Exercise details:
What lines below mention the word "fire"? Copy each one.

╔══

Context: an optimization exercise on an open-source flow, tuned for small area. The choices shown serve that exercise and are no tape-out recipe. At most, simulation tests tie the RTL to the original design; equivalence was not proved. No functional check of the RTL was part of run 3. No driver is modelled on the clock port, so clocking that relies on it looks cheaper here than on a real chip. Power figures rest on the tool's default switching activity, not on a simulated workload.

### flow/config.mk
export PLATFORM = sky130hd
export DESIGN_NAME = encoder_trigger
export DESIGN_NICKNAME = encoder_trigger
export VERILOG_FILES = /design/flow/design.v
export SDC_FILE = /design/flow/constraint.sdc
export NUM_CORES = 4
export LEC_CHECK = 0
export ABC_AREA = 1
export CAP_MARGIN = 20
export CORE_MARGIN = 2
export CORE_UTILIZATION = 40
export CTS_BUF_LIST = sky130_fd_sc_hd__clkbuf_8
export CTS_CLUSTER_DIAMETER = 100
export CTS_CLUSTER_SIZE = 40
export SLEW_MARGIN = 20
### flow/constraint.sdc
create_clock -name core_clock -period 8.0 [get_ports {clk}]
set_input_delay 1.6000 -clock core_clock [delete_from_list [all_inputs] [get_ports {clk}]]
set_output_delay 1.6000 -clock core_clock [all_outputs]
set_load 0.01 [all_outputs]
### flow/design.v
package enc_pkg;
    localparam int cfg_w = 32;
    typedef enum logic [1:0] {
        cnt_single = 2'd0,   
        cnt_x1     = 2'd1,   
        cnt_x2     = 2'd2,   
        cnt_x4     = 2'd3    
    } cnt_mode_e;
    typedef enum logic {
        dir_forward = 1'b0,
        dir_both    = 1'b1
    } dir_mode_e;
    typedef struct packed {
        logic             en;
        logic [cfg_w-1:0] filt_time;     
        logic [cfg_w-1:0] skip_pulses;   
        cnt_mode_e        cnt_mode;
        dir_mode_e        dir_mode;
        logic [cfg_w-1:0] div;           
    } enc_cfg_t;
    typedef struct packed {
        logic a;
        logic b;
    } chan_t;
    typedef struct packed {
        logic a_rise;
        logic a_fall;
        logic b_rise;
        logic b_fall;
    } edges_t;
    typedef struct packed {
        logic up;
        logic down;
    } step_t;
endpackage
`timescale 1ns/1ps
module encoder_trigger #(
    parameter int POS_W  = 40,
    parameter int TIME_W = enc_pkg::cfg_w
) (
    input  logic                      clk,
    input  logic                      rst,
    input  logic                      cfg_en,
    input  logic [enc_pkg::cfg_w-1:0] cfg_filt_time,
    input  logic [enc_pkg::cfg_w-1:0] cfg_skip_pulses,
    input  logic [1:0]                cfg_cnt_mode,
    input  logic                      cfg_dir_mode,
    input  logic [enc_pkg::cfg_w-1:0] cfg_div,
    input  logic                      enc_a,
    input  logic                      enc_b,
    output logic                      trigger
);
    logic [1:0]        sync_a, sync_b;
    logic [TIME_W-1:0] stable_a, stable_b;
    logic              level_a, level_b;
    logic              level_a_q, level_b_q;
    always_ff @(posedge clk or posedge rst) begin
        if (rst) begin
            sync_a <= '0;
            sync_b <= '0;
        end else begin
            sync_a <= {sync_a[0], enc_a};
            sync_b <= {sync_b[0], enc_b};
        end
    end
    logic              clr_a;
    logic [TIME_W:0]   tog_sa;
    logic [TIME_W-1:0] stable_a_next;
    assign clr_a     = rst | ~cfg_en | (sync_a[0] ^ sync_a[1]);
    assign tog_sa[0] = 1'b1;
    for (genvar i = 0; i < TIME_W; i++) begin : g_sa
        assign tog_sa[i + 1]    = tog_sa[i] & stable_a[i];
        assign stable_a_next[i] = (stable_a[i] ^ tog_sa[i]) & ~clr_a;
    end
    always_ff @(posedge clk) begin
        stable_a <= stable_a_next;
    end
    logic              clr_b;
    logic [TIME_W:0]   tog_sb;
    logic [TIME_W-1:0] stable_b_next;
    assign clr_b     = rst | ~cfg_en | (sync_b[0] ^ sync_b[1]);
    assign tog_sb[0] = 1'b1;
    for (genvar i = 0; i < TIME_W; i++) begin : g_sb
        assign tog_sb[i + 1]    = tog_sb[i] & stable_b[i];
        assign stable_b_next[i] = (stable_b[i] ^ tog_sb[i]) & ~clr_b;
    end
    always_ff @(posedge clk) begin
        stable_b <= stable_b_next;
    end
    always_ff @(posedge clk or posedge rst) begin
        if (rst) begin
            level_a <= 1'b0;
            level_b <= 1'b0;
        end else begin
            if (!cfg_en || stable_a == cfg_filt_time) level_a <= sync_a[1];
            if (!cfg_en || stable_b == cfg_filt_time) level_b <= sync_b[1];
        end
    end
    always_ff @(posedge clk) begin
        level_a_q <= level_a;
        level_b_q <= level_b;
    end
    logic a_rise, a_fall, b_rise, b_fall;
    logic dec_up, dec_down;
    assign a_rise = level_a & ~level_a_q;
    assign a_fall = ~level_a & level_a_q;
    assign b_rise = level_b & ~level_b_q;
    assign b_fall = ~level_b & level_b_q;
    always_comb begin
        dec_up   = 1'b0;
        dec_down = 1'b0;
        case (cfg_cnt_mode)
            2'd0: begin
                dec_up = a_rise;
            end
            2'd1: begin
                dec_up   = a_rise & ~level_b;
                dec_down = a_rise & level_b;
            end
            2'd2: begin
                dec_up   = (a_rise & ~level_b) | (a_fall & level_b);
                dec_down = (a_rise & level_b) | (a_fall & ~level_b);
            end
            default: begin
                dec_up   = (a_rise & ~level_b) | (a_fall & level_b)
                         | (b_rise & level_a) | (b_fall & ~level_a);
                dec_down = (a_rise & level_b) | (a_fall & ~level_b)
                         | (b_rise & ~level_a) | (b_fall & level_a);
            end
        endcase
    end
    logic              skipping, tracking, gate_off;
    logic              step_up, step_down;
    logic [31:0]       cnt_a, cnt_b;
    logic [32:0]       tog_a;
    logic [32:0]       tog_b;
    logic [31:0]       sum_a, sum_b;
    logic [39:0]       dist_next;
    logic              skip_zero, div_one, a_zero, b_zero, gate_done;
    logic              go_down, hit_fwd, hit_back, fire, load_skip, keep;
    assign gate_off  = ~skipping & ~tracking;
    assign skip_zero = (cfg_skip_pulses == '0);
    assign div_one   = (cfg_div == 32'd1);
    assign a_zero    = (cnt_a == '0);
    assign b_zero    = (cnt_b == '0);
    assign gate_done = gate_off ? skip_zero : (a_zero & (b_zero | (cfg_cnt_mode == 2'd0)));
    assign go_down  = skipping | step_down;
    assign tog_a[0] = skipping ? (a_rise & ~a_zero) : (step_up | step_down);
    for (genvar i = 0; i < 32; i++) begin : g_a
        assign sum_a[i]     = cnt_a[i] ^ tog_a[i];
        assign tog_a[i + 1] = tog_a[i] & (cnt_a[i] ^ go_down);
    end
    assign tog_b[0] = skipping ? (b_rise & ~b_zero) : tog_a[32];
    for (genvar i = 0; i < 32; i++) begin : g_b
        assign sum_b[i] = cnt_b[i] ^ tog_b[i];
        if (i < 8) begin : g_dn
            assign tog_b[i + 1] = tog_b[i] & (cnt_b[i] ^ go_down);
        end else begin : g_sk
            assign tog_b[i + 1] = tog_b[i] & ~cnt_b[i];
        end
    end
    assign dist_next = {sum_b[7:0], sum_a};
    assign hit_fwd  = (dist_next == {7'd0, cfg_div, 1'b0});
    assign hit_back = (dist_next == 40'd0);
    assign fire     = tracking ? ((step_up & hit_fwd) | (step_down & cfg_dir_mode & hit_back))
                    : (gate_off & (step_up | (step_down & cfg_dir_mode)) & div_one);
    assign load_skip = cfg_en & gate_off & ~skip_zero;
    assign keep      = ~rst & cfg_en & ~gate_off & ~(skipping & gate_done) & ~(tracking & fire);
    always_ff @(posedge clk) begin
        begin
            cnt_a <= keep ? sum_a : (load_skip ? cfg_skip_pulses : cfg_div);
            cnt_b <= keep ? sum_b : (load_skip ? cfg_skip_pulses : 32'd0);
        end
    end
    always_ff @(posedge clk or posedge rst) begin
        if (rst) begin
            step_up   <= 1'b0;
            step_down <= 1'b0;
        end else if (tracking) begin
            step_up   <= dec_up & ~dec_down;
            step_down <= dec_down & ~dec_up;
        end else begin
            step_up   <= cfg_en & step_up & ~fire;
            step_down <= cfg_en & step_down & ~fire;
        end
    end
    always_ff @(posedge clk or posedge rst) begin
        if (rst) begin
            skipping <= 1'b0;
            tracking <= 1'b0;
            trigger  <= 1'b0;
        end else begin
            tracking <= cfg_en & (tracking | gate_done);
            skipping <= cfg_en & ~tracking & ~gate_done;
            trigger  <= cfg_en & fire;
        end
    end
endmodule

╚══

Result for this exercise:
    logic              go_down, hit_fwd, hit_back, fire, load_skip, keep;
    assign fire     = tracking ? ((step_up & hit_fwd) | (step_down & cfg_dir_mode & hit_back))
    assign keep      = ~rst & cfg_en & ~gate_off & ~(skipping & gate_done) & ~(tracking & fire);
            step_up   <= cfg_en & step_up & ~fire;
            step_down <= cfg_en & step_down & ~fire;
            trigger  <= cfg_en & fire;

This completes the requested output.